According to some accounts, the dozens can be traced to the early days of the United States, when it was played by enslaved people, while Elijah Wald, in his deeply academic book on the subject, Talking ’Bout Your Mama: The Dozens, Snaps, and the Deep Roots of Rap, makes the case that the game has African roots.

As an informal pastime played in schoolyards, on front stoops, and in barrooms, the dozens can claim no unifying theory. It’s always evolving, defined by its participants, informed by context, and infused with local flavor. For many, the dozens is known by other names—like joning, slipping, capping, bagging, or snapping—and individual experiences with the game can be equally varied.

For some, like Sapp, the dozens is an activity undergirded by affection and bonhomie. It is a prosocial endeavor—a bonding ritual—even if there are a few sharp edges. As Steve Jones Jr., the basketball coach and son of ABA star Steve Jones, describes it to me, talking shit was his dad’s “love language.” Todd Boyd can relate.

“My parents talked shit, like regularly. Like every day. It doesn’t get any closer than that,” he says. “After a while, that’s the normal mode of discourse. That’s how Black people talk. Black people I grew up around, anyway.” This dynamic would speak to what are known as “joking relationships,” which were defined by the pioneering social anthropologist Alfred R. Radcliffe-Brown as consisting of “a peculiar combination of friendliness and antagonism,” in which intimacy can masquerade as hostility. In which, in other words, insults aren’t to be taken personally.

Some, for example, have cast the game as a means of negotiating social status, a puberty or initiation ritual, an in-group signifier, or a mechanism of survival. These all speak to a kind of testing—a challenge being presented.

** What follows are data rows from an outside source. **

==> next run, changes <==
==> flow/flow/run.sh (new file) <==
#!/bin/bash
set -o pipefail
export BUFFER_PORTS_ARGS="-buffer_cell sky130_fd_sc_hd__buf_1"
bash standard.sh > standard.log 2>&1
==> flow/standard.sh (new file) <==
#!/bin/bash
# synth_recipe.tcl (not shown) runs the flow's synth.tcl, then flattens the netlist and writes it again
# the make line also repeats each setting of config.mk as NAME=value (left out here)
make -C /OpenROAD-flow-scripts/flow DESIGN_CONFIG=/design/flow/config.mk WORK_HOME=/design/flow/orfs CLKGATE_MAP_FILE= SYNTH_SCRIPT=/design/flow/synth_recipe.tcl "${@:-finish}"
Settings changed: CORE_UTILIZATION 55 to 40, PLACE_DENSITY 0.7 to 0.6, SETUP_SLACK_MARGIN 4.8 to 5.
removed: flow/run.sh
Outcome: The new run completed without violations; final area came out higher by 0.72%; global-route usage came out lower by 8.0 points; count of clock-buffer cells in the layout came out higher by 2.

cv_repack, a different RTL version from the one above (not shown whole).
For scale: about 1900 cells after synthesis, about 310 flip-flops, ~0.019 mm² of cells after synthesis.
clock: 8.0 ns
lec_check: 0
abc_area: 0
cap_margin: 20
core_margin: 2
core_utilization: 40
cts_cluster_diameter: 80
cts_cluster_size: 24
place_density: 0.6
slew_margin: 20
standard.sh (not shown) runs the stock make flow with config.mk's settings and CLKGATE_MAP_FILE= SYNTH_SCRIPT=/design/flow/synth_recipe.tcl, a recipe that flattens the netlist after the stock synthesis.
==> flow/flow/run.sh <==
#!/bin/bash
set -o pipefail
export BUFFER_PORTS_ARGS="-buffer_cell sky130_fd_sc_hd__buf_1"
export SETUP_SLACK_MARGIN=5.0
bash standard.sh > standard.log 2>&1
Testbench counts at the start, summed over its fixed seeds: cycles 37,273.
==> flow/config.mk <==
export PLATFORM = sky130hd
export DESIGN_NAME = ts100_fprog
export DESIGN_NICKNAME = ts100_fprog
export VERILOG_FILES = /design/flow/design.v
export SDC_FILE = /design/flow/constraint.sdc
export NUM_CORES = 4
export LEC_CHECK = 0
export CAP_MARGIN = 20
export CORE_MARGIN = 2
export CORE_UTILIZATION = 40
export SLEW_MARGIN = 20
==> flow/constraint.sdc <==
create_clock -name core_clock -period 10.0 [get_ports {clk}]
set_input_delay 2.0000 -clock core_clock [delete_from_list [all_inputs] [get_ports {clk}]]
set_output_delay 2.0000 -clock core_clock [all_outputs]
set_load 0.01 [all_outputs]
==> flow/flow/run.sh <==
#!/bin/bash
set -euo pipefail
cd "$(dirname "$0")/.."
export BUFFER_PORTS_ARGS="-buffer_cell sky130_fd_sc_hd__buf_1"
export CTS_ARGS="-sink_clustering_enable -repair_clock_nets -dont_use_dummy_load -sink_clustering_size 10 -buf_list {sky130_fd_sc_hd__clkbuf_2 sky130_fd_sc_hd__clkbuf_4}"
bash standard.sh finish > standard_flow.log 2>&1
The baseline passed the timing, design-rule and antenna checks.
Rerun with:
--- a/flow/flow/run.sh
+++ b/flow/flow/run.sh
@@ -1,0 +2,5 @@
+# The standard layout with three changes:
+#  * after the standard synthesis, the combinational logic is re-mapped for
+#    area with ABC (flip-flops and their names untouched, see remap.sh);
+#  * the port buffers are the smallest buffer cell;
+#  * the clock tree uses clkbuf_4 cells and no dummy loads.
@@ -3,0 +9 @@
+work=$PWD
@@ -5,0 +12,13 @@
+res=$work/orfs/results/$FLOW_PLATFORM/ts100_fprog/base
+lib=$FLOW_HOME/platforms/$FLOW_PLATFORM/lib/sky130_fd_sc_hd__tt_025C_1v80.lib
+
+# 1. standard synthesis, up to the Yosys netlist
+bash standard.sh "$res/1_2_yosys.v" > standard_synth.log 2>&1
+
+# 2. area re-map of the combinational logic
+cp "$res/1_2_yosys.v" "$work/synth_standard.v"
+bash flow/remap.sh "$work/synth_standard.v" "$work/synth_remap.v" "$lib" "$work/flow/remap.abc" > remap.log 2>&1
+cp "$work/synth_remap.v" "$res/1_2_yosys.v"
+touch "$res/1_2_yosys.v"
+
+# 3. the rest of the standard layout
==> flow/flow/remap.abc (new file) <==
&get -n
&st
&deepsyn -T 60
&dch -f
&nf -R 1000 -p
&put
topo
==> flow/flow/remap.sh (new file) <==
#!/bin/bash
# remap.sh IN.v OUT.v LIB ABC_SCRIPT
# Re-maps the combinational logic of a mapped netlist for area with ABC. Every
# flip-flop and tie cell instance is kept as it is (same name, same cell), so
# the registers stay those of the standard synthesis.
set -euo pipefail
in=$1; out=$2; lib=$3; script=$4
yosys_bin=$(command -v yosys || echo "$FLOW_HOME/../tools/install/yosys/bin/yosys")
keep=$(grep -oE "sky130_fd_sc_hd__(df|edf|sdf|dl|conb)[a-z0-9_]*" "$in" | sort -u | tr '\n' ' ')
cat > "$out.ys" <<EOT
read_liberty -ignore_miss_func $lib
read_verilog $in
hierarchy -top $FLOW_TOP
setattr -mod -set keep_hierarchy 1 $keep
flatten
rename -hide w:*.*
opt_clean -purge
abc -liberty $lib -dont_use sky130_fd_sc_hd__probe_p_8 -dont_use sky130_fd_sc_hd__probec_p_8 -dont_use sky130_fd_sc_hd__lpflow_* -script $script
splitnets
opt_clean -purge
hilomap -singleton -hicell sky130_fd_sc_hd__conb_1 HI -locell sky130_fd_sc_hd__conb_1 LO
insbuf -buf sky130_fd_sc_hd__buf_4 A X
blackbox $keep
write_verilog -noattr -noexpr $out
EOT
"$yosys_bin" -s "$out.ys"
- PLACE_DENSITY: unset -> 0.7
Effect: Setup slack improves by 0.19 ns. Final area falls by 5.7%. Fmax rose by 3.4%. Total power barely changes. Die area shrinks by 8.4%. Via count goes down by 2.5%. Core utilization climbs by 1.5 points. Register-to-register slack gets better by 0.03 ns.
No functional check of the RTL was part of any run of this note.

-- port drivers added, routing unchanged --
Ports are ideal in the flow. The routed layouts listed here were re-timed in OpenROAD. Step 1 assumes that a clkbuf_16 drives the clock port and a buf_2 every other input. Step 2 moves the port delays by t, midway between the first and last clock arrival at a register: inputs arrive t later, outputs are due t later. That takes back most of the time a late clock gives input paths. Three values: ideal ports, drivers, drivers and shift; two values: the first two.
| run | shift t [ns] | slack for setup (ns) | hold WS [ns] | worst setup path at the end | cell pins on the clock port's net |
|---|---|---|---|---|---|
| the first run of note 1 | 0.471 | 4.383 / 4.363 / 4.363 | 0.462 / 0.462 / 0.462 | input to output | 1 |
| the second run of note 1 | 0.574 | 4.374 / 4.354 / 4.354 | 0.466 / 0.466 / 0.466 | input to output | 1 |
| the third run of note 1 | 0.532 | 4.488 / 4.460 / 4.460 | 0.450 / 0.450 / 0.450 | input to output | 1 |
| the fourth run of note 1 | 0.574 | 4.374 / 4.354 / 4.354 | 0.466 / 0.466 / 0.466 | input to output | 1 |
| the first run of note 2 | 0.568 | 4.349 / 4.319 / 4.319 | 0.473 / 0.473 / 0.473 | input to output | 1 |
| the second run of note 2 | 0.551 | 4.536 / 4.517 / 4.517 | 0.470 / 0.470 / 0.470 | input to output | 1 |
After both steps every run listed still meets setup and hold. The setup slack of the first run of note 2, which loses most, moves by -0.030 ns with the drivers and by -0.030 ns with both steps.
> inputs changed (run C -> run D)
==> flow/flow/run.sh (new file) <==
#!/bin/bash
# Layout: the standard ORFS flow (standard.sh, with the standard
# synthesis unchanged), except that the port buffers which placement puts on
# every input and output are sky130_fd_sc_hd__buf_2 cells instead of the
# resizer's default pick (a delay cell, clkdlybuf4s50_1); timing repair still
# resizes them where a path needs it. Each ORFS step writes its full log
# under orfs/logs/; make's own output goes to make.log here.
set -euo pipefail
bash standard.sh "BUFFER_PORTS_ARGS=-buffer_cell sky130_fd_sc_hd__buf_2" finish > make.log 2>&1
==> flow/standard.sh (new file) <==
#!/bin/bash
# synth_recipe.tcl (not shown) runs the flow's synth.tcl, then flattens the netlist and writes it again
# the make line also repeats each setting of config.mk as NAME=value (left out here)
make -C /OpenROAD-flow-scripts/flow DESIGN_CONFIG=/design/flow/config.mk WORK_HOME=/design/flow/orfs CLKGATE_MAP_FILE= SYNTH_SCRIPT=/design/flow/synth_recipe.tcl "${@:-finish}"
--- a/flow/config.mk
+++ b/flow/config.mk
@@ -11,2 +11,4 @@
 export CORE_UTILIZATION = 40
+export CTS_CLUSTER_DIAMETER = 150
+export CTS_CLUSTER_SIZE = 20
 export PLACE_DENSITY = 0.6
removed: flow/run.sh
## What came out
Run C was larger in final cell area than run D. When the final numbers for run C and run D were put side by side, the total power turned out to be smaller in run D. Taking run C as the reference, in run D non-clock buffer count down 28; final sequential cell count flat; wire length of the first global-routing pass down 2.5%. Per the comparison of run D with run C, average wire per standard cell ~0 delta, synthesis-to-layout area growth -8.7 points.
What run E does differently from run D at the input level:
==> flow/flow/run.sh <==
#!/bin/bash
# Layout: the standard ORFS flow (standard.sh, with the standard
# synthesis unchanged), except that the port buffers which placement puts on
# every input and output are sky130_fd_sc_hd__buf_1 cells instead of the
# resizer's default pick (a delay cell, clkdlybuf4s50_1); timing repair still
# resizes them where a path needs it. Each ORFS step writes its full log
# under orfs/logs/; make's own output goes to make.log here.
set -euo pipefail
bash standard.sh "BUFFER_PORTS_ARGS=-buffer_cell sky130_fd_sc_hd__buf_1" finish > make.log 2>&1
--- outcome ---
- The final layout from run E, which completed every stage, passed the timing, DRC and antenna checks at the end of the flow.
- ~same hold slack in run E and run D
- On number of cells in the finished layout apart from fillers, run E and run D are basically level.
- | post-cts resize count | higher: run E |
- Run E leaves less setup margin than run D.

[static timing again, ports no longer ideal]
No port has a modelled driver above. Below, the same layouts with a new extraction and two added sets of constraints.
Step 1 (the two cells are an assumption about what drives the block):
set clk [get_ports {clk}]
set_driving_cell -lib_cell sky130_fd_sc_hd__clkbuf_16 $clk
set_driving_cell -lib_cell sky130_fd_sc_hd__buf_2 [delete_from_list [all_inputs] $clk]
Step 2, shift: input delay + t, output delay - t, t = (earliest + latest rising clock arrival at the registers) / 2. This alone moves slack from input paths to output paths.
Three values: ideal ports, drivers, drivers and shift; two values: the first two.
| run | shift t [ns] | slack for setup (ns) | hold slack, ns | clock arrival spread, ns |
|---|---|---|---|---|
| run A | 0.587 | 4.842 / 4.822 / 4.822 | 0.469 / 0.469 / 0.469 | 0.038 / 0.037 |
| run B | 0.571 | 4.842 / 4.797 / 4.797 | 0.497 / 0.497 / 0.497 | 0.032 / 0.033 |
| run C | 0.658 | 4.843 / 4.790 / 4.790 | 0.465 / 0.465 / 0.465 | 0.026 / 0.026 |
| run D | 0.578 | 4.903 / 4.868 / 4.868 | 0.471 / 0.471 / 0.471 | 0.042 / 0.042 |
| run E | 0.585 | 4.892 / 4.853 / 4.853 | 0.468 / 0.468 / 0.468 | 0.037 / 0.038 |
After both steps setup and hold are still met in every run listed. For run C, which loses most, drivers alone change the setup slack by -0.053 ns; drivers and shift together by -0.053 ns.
Source: an optimization exercise on an open RTL-to-GDS flow (aim: small area, a short achievable clock period and few clock cycles per item). Production flows keep margins and buffers that such runs may drop.
Function was not checked in any run shown here: the RTL went through the layout flow alone.
Power and IR drop assume default switching activity.

<file path="flow/constraint.sdc">
create_clock -name core_clock -period 10.5 [get_ports {clk}]
set_input_delay 2.1000 -clock core_clock [delete_from_list [all_inputs] [get_ports {clk}]]
set_output_delay 2.1000 -clock core_clock [all_outputs]
set_load 0.01 [all_outputs]
</file>
<file path="flow/config.mk">
export PLATFORM = sky130hd
export DESIGN_NAME = ntsc_csc
export DESIGN_NICKNAME = ntsc_csc
export VERILOG_FILES = /design/flow/design.v
export SDC_FILE = /design/flow/constraint.sdc
export NUM_CORES = 4
export LEC_CHECK = 0
export CAP_MARGIN = 20
export CORE_MARGIN = 2
export CORE_UTILIZATION = 40
export SETUP_SLACK_MARGIN = 5
export SLEW_MARGIN = 20
</file>
<file path="flow/run.sh">
#!/bin/bash
# synth_recipe.tcl (not shown) runs the flow's synth.tcl, then flattens the netlist and writes it again
# the make line also repeats each setting of config.mk as NAME=value (left out here)
make -C /OpenROAD-flow-scripts/flow DESIGN_CONFIG=/design/flow/config.mk WORK_HOME=/design/flow/orfs CLKGATE_MAP_FILE= SYNTH_SCRIPT=/design/flow/synth_recipe.tcl finish
</file>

But just as play fighting can become the real thing, the dozens can be a dangerous game: sometimes people get hurt. “It is a risky pleasure,” as Zora Neale Hurston put it. In 1939, the white American psychologist and sociologist John Dollard was the first person to give the dozens serious academic attention in his paper “The Dozens: Dialect of Insult.” He noted that “the themes about which joking is allowed seem to be those most condemned by our social order in other contexts.”

Dollard saw the game not just as idle entertainment, but also as serving a utilitarian function for Black folks living in an openly racist society, specifically as “a valve for aggression” that would have otherwise and rightly been directed at white people, which would also have likely led to violent consequence.

Various other ideas and theories about the functionality of the dozens have emerged over the years, though Wald asserts that “all are interesting as much for what they reveal about the explainers as what they tell us about the game.” But while there may be no authoritative account—and while the meaning of the game to one person can be in direct contradiction with what it means to another—the explanations are instructive.

Some, for example, have cast the game as a means of negotiating social status, a puberty or initiation ritual, an in-group signifier, or a mechanism of survival. These all speak to a kind of testing—a challenge being presented.

This last functionality, in particular, has gained traction with many. In 1970, the psychologist Joseph White writes in Ebony “that the brothers and sisters use the dozens as a game to teach them how to keep cool and think fast under pressure.”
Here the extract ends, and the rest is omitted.